# WHAT IS BEING ASKED
Below are some records; quote exactly the lines from the one that contains "adders and majority" through the one that contains "clock network [uW]", inclusive, and no others.

# EXTRACTED DATA
++++++++++++++++++++

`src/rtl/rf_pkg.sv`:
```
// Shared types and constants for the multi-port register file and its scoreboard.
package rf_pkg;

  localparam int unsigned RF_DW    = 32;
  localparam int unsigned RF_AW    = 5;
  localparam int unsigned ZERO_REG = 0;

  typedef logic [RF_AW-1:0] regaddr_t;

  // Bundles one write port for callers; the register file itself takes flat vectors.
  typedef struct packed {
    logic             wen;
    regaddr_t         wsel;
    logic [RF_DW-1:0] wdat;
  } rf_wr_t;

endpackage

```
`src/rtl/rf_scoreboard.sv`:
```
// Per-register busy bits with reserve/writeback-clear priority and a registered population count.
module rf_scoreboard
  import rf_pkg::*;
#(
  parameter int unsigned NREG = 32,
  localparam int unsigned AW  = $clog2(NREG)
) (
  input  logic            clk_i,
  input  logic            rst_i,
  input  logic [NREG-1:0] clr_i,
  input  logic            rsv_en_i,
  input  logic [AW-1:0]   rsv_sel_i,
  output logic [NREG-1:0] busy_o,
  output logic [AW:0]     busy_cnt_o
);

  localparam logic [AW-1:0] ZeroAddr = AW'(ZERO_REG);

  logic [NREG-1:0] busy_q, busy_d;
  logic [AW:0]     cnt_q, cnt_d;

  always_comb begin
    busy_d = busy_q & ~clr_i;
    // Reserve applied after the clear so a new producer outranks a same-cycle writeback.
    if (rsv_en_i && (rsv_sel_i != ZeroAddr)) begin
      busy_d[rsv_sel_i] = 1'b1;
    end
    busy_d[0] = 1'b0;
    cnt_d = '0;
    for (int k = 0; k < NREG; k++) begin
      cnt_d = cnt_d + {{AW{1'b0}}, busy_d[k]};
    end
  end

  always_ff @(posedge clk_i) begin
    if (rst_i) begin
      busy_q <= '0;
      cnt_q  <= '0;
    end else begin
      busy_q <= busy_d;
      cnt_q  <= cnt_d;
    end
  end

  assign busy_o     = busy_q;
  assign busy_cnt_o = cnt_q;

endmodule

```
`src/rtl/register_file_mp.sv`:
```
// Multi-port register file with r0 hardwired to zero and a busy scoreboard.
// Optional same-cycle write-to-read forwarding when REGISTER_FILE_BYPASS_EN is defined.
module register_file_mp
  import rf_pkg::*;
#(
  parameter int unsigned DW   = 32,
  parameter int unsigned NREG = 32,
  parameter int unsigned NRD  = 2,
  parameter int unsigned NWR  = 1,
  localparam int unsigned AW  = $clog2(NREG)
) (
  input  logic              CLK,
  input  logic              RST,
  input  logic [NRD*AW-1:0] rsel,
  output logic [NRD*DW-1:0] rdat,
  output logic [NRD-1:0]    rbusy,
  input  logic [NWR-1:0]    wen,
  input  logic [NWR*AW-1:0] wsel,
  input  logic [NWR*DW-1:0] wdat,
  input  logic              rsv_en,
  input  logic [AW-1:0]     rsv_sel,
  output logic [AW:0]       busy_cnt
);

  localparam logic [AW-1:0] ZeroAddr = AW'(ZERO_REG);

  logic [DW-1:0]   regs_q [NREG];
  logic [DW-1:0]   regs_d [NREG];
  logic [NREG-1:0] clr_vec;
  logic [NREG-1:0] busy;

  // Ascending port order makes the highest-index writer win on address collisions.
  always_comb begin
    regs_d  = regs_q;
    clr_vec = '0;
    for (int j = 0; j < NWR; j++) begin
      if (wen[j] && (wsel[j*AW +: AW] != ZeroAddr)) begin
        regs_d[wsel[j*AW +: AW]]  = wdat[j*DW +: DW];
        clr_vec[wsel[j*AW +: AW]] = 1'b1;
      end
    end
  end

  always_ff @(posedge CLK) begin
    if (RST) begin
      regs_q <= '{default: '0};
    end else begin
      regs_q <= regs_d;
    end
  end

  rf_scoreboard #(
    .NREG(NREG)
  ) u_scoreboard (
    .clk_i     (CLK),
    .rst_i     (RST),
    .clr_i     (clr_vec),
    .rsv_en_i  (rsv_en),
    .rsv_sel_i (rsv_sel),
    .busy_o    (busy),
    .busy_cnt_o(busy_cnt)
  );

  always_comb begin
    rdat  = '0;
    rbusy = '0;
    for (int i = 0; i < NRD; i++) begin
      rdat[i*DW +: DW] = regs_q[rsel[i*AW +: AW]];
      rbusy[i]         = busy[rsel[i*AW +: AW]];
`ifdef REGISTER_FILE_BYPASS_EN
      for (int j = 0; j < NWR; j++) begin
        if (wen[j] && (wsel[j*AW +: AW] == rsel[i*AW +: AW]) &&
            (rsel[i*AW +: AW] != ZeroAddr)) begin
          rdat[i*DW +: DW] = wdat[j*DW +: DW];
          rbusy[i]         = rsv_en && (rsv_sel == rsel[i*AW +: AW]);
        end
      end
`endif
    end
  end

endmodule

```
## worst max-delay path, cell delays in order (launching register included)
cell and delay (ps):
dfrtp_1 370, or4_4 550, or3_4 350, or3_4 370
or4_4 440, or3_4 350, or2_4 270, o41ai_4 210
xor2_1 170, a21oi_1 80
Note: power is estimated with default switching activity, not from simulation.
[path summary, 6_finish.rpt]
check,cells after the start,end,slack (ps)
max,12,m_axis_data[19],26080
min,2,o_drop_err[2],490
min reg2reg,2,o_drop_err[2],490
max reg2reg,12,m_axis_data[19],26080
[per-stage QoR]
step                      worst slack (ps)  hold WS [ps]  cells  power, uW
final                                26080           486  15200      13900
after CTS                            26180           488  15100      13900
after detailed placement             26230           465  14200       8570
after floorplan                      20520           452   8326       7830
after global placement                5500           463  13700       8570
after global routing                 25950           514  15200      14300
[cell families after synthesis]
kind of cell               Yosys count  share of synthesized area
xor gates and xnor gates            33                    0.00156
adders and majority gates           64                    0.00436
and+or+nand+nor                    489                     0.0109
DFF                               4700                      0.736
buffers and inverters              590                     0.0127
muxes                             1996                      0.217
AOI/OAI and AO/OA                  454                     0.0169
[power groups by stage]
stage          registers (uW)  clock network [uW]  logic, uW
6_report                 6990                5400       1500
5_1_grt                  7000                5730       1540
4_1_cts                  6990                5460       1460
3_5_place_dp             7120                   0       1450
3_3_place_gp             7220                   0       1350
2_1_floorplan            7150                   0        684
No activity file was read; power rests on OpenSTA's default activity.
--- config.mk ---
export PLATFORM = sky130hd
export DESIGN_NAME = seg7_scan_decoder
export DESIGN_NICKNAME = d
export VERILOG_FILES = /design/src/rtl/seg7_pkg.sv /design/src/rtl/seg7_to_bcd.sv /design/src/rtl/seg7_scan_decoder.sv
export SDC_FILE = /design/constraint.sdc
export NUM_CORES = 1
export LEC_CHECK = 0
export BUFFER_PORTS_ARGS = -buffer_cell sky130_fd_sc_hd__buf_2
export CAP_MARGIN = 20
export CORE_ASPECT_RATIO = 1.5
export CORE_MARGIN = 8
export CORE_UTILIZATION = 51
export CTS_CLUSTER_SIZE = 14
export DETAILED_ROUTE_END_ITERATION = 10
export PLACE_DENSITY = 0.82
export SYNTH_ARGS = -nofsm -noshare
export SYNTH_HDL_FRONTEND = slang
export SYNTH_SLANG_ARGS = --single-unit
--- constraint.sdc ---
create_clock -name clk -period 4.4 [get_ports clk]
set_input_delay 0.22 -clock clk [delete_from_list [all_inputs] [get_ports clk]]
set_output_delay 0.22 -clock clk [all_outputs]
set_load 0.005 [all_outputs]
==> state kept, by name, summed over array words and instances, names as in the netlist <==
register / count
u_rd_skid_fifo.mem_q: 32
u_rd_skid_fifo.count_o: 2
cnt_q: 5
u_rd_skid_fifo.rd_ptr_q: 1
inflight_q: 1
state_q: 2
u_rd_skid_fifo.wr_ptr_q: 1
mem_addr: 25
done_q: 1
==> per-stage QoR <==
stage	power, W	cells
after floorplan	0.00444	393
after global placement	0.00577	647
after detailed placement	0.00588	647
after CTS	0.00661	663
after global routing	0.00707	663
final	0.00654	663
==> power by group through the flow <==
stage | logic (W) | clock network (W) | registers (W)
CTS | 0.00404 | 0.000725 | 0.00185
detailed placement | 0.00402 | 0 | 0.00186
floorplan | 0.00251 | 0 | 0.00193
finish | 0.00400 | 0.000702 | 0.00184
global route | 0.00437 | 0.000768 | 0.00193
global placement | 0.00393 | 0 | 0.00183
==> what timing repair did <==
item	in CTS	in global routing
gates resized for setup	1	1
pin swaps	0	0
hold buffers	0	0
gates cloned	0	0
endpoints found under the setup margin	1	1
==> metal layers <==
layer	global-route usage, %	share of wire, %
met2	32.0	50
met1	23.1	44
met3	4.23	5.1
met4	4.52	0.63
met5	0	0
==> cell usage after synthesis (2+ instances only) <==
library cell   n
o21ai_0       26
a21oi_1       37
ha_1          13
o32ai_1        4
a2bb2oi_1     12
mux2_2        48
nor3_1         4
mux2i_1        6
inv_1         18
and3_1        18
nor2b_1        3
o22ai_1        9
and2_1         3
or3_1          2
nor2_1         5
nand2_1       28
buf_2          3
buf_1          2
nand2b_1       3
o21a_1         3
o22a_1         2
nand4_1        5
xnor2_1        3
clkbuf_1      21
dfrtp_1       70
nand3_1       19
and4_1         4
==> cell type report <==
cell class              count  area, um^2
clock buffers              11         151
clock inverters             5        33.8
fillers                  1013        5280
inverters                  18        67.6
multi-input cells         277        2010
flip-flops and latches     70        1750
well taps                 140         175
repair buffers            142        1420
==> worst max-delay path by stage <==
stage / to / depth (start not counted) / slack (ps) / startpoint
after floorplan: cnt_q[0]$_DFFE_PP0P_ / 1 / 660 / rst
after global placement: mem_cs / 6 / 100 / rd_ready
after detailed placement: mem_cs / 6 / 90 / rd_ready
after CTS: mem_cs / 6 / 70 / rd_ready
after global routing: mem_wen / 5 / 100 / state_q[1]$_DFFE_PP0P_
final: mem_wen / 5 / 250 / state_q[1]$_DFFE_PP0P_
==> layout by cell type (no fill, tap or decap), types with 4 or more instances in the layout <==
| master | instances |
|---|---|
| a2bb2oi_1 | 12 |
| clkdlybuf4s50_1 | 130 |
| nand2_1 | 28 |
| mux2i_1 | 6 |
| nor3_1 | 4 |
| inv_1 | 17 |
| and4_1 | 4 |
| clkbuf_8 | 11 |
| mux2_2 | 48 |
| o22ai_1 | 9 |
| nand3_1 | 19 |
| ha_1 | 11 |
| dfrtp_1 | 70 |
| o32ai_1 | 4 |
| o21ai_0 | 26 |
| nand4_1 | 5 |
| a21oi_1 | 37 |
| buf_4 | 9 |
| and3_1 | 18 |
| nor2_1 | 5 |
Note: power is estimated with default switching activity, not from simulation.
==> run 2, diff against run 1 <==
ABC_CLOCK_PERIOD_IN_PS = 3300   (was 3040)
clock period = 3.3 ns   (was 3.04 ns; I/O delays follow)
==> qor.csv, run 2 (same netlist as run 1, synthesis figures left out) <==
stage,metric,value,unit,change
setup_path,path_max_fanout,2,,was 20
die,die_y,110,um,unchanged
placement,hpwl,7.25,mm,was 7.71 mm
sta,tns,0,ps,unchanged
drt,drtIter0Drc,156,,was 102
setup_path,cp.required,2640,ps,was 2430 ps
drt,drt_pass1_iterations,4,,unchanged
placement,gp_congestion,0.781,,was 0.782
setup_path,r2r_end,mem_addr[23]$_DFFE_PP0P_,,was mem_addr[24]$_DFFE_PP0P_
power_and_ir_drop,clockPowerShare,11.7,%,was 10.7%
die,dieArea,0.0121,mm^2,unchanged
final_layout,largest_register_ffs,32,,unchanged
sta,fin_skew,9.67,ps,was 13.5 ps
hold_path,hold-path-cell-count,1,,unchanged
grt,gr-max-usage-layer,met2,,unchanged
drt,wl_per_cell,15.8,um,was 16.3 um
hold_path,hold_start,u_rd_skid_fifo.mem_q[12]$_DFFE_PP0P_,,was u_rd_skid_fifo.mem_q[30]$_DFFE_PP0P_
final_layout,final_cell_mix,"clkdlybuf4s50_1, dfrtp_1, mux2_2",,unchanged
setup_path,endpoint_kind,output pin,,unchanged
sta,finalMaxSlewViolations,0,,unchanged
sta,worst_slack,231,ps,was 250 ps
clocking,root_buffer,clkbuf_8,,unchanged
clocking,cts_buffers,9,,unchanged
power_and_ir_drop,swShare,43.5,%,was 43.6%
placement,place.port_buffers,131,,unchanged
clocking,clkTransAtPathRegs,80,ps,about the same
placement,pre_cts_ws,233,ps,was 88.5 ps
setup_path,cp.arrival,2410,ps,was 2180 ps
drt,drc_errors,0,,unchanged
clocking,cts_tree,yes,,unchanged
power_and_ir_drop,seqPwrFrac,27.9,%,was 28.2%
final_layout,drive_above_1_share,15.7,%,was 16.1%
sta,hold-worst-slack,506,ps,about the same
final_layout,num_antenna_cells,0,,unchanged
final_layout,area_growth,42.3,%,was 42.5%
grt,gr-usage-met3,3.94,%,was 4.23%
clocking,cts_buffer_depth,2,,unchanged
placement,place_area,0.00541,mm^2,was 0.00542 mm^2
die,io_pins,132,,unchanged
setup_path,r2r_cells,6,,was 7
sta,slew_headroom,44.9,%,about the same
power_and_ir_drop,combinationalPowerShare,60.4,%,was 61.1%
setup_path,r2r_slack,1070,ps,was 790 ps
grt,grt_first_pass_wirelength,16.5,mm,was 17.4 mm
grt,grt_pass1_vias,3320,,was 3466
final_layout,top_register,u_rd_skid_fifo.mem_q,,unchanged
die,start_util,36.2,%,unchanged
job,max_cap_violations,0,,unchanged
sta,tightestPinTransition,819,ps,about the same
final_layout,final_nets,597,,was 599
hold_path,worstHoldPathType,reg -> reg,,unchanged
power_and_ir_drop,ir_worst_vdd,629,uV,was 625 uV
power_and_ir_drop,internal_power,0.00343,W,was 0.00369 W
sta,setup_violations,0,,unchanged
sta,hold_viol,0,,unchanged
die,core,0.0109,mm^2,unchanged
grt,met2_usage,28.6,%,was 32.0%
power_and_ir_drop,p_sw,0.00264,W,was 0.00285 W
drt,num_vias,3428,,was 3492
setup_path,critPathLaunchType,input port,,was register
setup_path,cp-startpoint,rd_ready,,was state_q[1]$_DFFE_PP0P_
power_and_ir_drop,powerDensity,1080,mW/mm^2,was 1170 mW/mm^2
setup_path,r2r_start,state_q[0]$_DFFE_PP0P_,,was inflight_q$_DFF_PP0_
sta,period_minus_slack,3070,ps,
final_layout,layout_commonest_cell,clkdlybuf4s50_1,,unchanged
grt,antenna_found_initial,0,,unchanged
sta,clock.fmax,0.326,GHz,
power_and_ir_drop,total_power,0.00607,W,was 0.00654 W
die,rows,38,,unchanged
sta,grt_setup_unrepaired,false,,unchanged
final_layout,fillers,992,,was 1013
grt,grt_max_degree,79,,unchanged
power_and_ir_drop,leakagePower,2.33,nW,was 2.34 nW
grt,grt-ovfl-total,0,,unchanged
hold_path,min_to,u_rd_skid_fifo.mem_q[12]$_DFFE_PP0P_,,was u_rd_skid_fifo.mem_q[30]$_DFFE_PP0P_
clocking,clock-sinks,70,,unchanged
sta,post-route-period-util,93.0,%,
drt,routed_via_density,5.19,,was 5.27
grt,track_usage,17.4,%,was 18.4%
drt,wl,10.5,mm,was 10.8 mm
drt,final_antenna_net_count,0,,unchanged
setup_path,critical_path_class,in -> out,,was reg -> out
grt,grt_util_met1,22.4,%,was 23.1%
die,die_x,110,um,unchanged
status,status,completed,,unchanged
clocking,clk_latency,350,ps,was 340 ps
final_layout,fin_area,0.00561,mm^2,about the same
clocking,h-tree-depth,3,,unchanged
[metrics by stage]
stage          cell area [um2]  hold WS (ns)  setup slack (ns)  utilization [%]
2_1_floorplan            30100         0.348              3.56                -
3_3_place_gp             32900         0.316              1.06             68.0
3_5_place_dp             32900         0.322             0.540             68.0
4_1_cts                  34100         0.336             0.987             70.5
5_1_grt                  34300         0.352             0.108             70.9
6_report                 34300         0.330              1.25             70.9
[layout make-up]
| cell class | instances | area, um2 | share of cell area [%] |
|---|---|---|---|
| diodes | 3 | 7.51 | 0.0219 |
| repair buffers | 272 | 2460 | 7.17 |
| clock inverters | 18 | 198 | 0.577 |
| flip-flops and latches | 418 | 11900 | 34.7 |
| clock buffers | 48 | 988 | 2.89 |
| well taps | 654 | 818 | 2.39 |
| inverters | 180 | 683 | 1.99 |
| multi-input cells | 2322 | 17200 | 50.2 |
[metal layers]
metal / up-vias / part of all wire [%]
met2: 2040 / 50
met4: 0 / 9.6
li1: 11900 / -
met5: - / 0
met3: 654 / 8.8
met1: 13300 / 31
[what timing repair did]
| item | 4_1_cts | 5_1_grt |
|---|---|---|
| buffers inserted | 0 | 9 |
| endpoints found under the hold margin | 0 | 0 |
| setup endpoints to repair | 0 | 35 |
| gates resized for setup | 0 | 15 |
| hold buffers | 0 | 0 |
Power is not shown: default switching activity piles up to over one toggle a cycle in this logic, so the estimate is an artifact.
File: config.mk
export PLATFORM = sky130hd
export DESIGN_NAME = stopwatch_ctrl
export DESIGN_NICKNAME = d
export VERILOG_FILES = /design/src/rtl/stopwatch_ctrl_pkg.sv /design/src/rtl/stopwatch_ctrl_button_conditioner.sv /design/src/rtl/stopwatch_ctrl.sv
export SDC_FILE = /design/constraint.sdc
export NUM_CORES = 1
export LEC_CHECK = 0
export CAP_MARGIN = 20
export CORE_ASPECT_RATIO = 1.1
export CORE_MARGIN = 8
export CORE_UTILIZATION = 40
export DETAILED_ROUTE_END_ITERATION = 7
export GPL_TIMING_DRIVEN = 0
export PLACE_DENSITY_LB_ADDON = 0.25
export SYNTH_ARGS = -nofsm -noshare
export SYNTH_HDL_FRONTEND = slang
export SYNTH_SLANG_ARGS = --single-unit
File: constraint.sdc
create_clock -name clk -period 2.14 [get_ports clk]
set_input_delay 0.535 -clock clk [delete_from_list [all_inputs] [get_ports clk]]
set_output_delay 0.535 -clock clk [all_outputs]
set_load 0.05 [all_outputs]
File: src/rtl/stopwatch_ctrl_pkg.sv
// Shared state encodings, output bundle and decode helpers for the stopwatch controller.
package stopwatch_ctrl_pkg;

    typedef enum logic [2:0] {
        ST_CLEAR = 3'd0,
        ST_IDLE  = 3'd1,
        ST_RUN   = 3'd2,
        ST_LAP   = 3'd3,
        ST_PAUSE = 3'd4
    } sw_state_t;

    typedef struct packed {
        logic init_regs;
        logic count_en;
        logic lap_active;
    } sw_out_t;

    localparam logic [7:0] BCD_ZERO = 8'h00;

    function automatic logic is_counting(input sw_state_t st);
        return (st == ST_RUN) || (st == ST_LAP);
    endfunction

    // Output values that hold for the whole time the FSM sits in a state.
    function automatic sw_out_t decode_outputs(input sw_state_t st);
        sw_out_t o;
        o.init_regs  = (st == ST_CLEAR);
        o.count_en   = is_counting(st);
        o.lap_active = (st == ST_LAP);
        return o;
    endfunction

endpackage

++++++++++++++++++++

# RESPONSE TO THE EXERCISE
adders and majority gates           64                    0.00436
and+or+nand+nor                    489                     0.0109
DFF                               4700                      0.736
buffers and inverters              590                     0.0127
muxes                             1996                      0.217
AOI/OAI and AO/OA                  454                     0.0169
[power groups by stage]
stage          registers (uW)  clock network [uW]  logic, uW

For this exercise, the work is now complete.